%%
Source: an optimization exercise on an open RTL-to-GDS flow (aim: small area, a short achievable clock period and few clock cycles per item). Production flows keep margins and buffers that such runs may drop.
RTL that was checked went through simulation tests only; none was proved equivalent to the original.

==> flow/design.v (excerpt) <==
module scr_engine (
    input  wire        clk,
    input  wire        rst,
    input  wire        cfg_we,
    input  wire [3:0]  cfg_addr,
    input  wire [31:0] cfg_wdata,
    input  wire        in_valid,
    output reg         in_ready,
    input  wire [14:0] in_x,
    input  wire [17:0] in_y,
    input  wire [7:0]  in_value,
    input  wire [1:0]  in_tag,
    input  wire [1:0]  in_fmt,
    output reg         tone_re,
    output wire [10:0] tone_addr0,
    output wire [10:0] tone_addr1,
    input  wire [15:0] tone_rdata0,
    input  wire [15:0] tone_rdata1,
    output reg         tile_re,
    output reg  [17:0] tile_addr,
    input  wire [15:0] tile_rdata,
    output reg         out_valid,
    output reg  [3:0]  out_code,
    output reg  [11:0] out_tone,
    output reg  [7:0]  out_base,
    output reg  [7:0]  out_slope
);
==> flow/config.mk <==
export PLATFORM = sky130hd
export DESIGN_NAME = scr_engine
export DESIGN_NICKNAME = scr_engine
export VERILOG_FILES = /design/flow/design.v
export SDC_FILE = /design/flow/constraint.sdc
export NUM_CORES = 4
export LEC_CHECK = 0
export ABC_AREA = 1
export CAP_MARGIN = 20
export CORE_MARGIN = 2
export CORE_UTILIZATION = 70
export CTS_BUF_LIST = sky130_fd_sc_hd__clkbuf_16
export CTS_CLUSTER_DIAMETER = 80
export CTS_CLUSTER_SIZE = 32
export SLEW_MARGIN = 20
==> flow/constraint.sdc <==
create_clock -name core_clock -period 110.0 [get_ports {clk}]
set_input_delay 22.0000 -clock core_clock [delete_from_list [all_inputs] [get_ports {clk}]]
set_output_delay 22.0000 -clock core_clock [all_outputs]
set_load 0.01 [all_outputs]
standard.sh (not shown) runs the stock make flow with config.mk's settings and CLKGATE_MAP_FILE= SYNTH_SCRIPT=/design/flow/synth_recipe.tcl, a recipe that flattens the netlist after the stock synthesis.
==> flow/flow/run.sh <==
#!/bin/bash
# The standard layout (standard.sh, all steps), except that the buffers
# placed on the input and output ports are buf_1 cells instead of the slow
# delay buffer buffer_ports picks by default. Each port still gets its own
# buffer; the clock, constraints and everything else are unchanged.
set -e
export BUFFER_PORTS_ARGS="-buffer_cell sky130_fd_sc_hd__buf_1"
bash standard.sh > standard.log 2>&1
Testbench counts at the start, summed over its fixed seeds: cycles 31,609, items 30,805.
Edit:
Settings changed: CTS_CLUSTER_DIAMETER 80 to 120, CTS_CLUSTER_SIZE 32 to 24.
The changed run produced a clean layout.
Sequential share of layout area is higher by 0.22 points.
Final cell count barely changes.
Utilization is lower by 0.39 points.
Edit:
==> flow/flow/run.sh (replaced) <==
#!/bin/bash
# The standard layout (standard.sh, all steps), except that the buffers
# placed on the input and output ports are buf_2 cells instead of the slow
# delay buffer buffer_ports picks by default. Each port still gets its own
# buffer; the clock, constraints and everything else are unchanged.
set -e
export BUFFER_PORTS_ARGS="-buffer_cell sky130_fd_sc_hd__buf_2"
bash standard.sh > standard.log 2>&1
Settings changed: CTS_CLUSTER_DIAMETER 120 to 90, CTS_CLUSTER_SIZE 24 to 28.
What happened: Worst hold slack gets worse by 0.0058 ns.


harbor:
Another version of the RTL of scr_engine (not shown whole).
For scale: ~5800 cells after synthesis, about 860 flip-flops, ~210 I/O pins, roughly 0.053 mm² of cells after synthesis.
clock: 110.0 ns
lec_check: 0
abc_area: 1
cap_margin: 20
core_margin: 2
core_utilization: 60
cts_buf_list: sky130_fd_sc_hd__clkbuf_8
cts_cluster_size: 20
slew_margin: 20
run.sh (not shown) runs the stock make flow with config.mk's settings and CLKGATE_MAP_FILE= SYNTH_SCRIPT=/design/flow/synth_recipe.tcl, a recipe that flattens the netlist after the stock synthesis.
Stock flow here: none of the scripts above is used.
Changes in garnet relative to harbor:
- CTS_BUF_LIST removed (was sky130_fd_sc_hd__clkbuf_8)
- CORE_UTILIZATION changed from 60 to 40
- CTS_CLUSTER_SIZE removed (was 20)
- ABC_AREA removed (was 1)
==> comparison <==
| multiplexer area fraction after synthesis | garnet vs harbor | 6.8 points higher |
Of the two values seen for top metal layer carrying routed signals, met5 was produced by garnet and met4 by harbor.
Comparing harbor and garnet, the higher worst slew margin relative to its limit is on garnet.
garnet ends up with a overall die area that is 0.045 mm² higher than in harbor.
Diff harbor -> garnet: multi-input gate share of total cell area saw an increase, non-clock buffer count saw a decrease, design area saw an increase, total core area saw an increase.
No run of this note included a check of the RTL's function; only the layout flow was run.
%%
%%
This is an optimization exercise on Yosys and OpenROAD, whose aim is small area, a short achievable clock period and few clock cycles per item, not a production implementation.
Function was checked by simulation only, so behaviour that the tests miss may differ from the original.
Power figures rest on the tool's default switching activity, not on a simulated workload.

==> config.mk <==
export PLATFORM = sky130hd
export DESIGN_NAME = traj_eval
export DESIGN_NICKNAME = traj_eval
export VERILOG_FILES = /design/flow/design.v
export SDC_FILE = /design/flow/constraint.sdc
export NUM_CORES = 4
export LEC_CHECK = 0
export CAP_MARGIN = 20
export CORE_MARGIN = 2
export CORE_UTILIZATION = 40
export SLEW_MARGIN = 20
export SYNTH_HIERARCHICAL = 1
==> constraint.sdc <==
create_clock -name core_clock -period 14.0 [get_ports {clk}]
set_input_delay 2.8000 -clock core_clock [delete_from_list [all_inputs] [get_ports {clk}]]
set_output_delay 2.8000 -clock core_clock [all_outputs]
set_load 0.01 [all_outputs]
%%
*TASK BRIEF:* Reprint exactly the lines above that start at the one with "Source: an optimization" and end at the one with "export CTS_BUF_LIST = sky130_fd_sc_hd__clkbuf_16", keeping both and adding none.

*RESPONSE TO THE TASK:*
Source: an optimization exercise on an open RTL-to-GDS flow (aim: small area, a short achievable clock period and few clock cycles per item). Production flows keep margins and buffers that such runs may drop.
RTL that was checked went through simulation tests only; none was proved equivalent to the original.

==> flow/design.v (excerpt) <==
module scr_engine (
    input  wire        clk,
    input  wire        rst,
    input  wire        cfg_we,
    input  wire [3:0]  cfg_addr,
    input  wire [31:0] cfg_wdata,
    input  wire        in_valid,
    output reg         in_ready,
    input  wire [14:0] in_x,
    input  wire [17:0] in_y,
    input  wire [7:0]  in_value,
    input  wire [1:0]  in_tag,
    input  wire [1:0]  in_fmt,
    output reg         tone_re,
    output wire [10:0] tone_addr0,
    output wire [10:0] tone_addr1,
    input  wire [15:0] tone_rdata0,
    input  wire [15:0] tone_rdata1,
    output reg         tile_re,
    output reg  [17:0] tile_addr,
    input  wire [15:0] tile_rdata,
    output reg         out_valid,
    output reg  [3:0]  out_code,
    output reg  [11:0] out_tone,
    output reg  [7:0]  out_base,
    output reg  [7:0]  out_slope
);
==> flow/config.mk <==
export PLATFORM = sky130hd
export DESIGN_NAME = scr_engine
export DESIGN_NICKNAME = scr_engine
export VERILOG_FILES = /design/flow/design.v
export SDC_FILE = /design/flow/constraint.sdc
export NUM_CORES = 4
export LEC_CHECK = 0
export ABC_AREA = 1
export CAP_MARGIN = 20
export CORE_MARGIN = 2
export CORE_UTILIZATION = 70
export CTS_BUF_LIST = sky130_fd_sc_hd__clkbuf_16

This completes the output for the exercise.